Strona:PL Aleksander Dumas - Hrabia Monte Christo 03.djvu/302

Z Wikiźródeł, wolnej biblioteki
Ta strona została uwierzytelniona.

— A więc dobrze, jedziemy nad to morze, by się zagubić w jego nieskończonoci.
— W takim razie, jeżeli zgadzasz się na mój projekt, zechciej przyjąć do swej wiadomości, iż dziś wieczorem zajedzie tu, na dziedziniec tego pałacu, kareta podróżna, w której doskonale będziemy mogli wyciągnąć się na wiszących łóżkach i będzie ona zaprzężona w cztery konie pocztowe. A i ty, panie Beauchamp, możebyś się zgodził pojechać z nami? Bądź spokojny, zmieścimy się.
— Bardzo dziękuję, właśnie wracam z wybrzeży Adrjatyku. A zresztą, jestem dziennikarzem i muszę pilnować mego dziennika — dodał Beauchamp tonem znaczącym, zwracając się przy ostatnich słowach specjalnie do Morcefa.
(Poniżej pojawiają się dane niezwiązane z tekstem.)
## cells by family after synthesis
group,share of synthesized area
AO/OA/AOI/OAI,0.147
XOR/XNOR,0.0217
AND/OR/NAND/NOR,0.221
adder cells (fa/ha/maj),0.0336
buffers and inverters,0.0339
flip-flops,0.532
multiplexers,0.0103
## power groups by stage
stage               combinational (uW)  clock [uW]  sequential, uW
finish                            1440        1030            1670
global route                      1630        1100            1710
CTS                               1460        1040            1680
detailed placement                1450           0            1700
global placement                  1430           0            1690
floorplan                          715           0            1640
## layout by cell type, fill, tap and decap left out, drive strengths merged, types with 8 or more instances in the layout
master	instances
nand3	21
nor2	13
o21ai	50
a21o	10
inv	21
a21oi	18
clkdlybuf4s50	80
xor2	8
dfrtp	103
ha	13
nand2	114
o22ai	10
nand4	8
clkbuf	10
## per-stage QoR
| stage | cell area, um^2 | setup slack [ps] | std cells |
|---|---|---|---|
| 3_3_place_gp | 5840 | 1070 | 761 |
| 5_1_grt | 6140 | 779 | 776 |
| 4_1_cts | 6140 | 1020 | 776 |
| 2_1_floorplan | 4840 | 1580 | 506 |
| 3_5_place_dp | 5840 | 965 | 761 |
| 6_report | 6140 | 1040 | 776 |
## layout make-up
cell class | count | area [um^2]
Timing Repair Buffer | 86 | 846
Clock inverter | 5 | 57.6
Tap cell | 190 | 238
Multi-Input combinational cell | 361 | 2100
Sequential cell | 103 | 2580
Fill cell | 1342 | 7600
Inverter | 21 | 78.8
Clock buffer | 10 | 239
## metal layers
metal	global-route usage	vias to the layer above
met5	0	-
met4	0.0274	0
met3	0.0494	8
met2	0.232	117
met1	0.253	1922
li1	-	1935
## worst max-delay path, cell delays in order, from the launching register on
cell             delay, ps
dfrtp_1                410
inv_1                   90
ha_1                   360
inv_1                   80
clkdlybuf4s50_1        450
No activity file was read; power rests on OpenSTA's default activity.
$ cat config.mk
export PLATFORM = sky130hd
export DESIGN_NAME = inv_round_column_sequencer
export DESIGN_NICKNAME = d
export VERILOG_FILES = /design/src/rtl/inv_round_column_sequencer.sv
export SDC_FILE = /design/constraint.sdc
export NUM_CORES = 1
export LEC_CHECK = 0
export CAP_MARGIN = 25
export CORE_ASPECT_RATIO = 0.5
export CORE_MARGIN = 1.5
export CORE_UTILIZATION = 42
export DETAILED_ROUTE_END_ITERATION = 10
export HOLD_SLACK_MARGIN = 0.08
export PLACE_DENSITY = 0.77
export SLEW_MARGIN = 10
export SYNTH_ARGS = -nofsm -noshare
export SYNTH_HDL_FRONTEND = slang
export SYNTH_SLANG_ARGS = --single-unit
$ cat constraint.sdc
create_clock -name clk -period 2.4 [get_ports clk]
set_clock_uncertainty 0.15 [all_clocks]
set_input_delay 0.6 -clock clk [delete_from_list [all_inputs] [get_ports clk]]
set_output_delay 0.6 -clock clk [all_outputs]
set_load 0.01 [all_outputs]
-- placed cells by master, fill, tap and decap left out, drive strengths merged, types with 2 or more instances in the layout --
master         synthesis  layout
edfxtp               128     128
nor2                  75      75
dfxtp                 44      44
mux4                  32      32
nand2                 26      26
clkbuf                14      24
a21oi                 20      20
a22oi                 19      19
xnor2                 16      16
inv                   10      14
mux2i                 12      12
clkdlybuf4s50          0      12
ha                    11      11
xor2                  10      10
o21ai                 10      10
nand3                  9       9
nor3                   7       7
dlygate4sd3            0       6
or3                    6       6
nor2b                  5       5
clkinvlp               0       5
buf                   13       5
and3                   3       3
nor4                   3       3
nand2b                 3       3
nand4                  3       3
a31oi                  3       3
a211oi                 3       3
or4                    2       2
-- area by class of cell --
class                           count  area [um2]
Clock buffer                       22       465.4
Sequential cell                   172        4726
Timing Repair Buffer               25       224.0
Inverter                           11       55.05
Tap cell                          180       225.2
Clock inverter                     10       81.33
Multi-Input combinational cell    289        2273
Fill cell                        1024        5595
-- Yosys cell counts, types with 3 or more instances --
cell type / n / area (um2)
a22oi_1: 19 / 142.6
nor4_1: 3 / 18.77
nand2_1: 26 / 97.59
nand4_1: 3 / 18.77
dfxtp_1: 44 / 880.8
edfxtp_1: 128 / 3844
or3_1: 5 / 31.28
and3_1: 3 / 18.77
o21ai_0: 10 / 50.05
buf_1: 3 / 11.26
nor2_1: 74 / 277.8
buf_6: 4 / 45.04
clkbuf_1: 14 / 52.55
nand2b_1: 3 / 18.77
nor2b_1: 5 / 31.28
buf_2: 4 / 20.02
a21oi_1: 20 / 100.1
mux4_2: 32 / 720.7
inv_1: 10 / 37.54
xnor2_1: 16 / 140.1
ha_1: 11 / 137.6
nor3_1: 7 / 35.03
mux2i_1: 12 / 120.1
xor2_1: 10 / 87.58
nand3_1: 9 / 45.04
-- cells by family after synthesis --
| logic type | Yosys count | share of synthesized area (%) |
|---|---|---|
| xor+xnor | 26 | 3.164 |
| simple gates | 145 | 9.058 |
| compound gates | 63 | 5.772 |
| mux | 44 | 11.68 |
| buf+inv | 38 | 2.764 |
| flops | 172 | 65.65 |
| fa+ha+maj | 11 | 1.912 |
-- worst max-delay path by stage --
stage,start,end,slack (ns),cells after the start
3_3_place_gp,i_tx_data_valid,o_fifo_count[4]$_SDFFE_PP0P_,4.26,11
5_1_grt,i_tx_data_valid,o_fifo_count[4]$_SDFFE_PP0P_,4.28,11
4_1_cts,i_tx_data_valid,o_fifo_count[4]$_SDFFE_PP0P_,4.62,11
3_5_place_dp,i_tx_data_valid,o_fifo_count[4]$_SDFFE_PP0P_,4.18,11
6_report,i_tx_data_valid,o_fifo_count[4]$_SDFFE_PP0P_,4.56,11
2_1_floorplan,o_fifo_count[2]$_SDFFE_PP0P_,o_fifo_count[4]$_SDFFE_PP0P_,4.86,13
— Dopiero w nieszczęściu ocenić jesteśmy zdolni prawdziwych przyjaciół, to też dzięki ci za wszystko, zacny przyjacielu — rzekł Albert wzruszony, ściskając silnie dłoń Beauchampa.
— Więc dokąd jedziemy właściwie? — zapytał Morcef Monte Christo, po wyjściu dziennikarza.
— Do Normandji.
— Przewybornie. Będziemy tam istotnie na prawdziwej wsi. Żadnego towarzystwa, żadnych sąsiadów, cisza jedynie, spokój i morze.
— No, sami nie będziemy tak znów zupełnie, ponieważ mieć będziemy psy i konie; zabawiać się będziemy polowaniem, a także łowieniem ryb w morzu.
— Obiecujesz mi prawdziwe rozkosze, hrabio. A więc idę do domu, by powiadomić o projekcie tym matkę i wracam do ciebie.
— Czy ci aby pozwolą? O, wiem dobrze, że masz pełną swobodę, niemniej... rodzice twoi mogą się nie zgodzić na podróżowanie razem z człowiekiem tak tajemniczym, jak hrabia Monte Christo.
— Mój hrabio, masz, widzę, bardzo krótką pamięć, mówiłem ci bowiem parokrotnie, iż matka moja wprost wyjątkową zdaje się mieć dla ciebie życzliwość.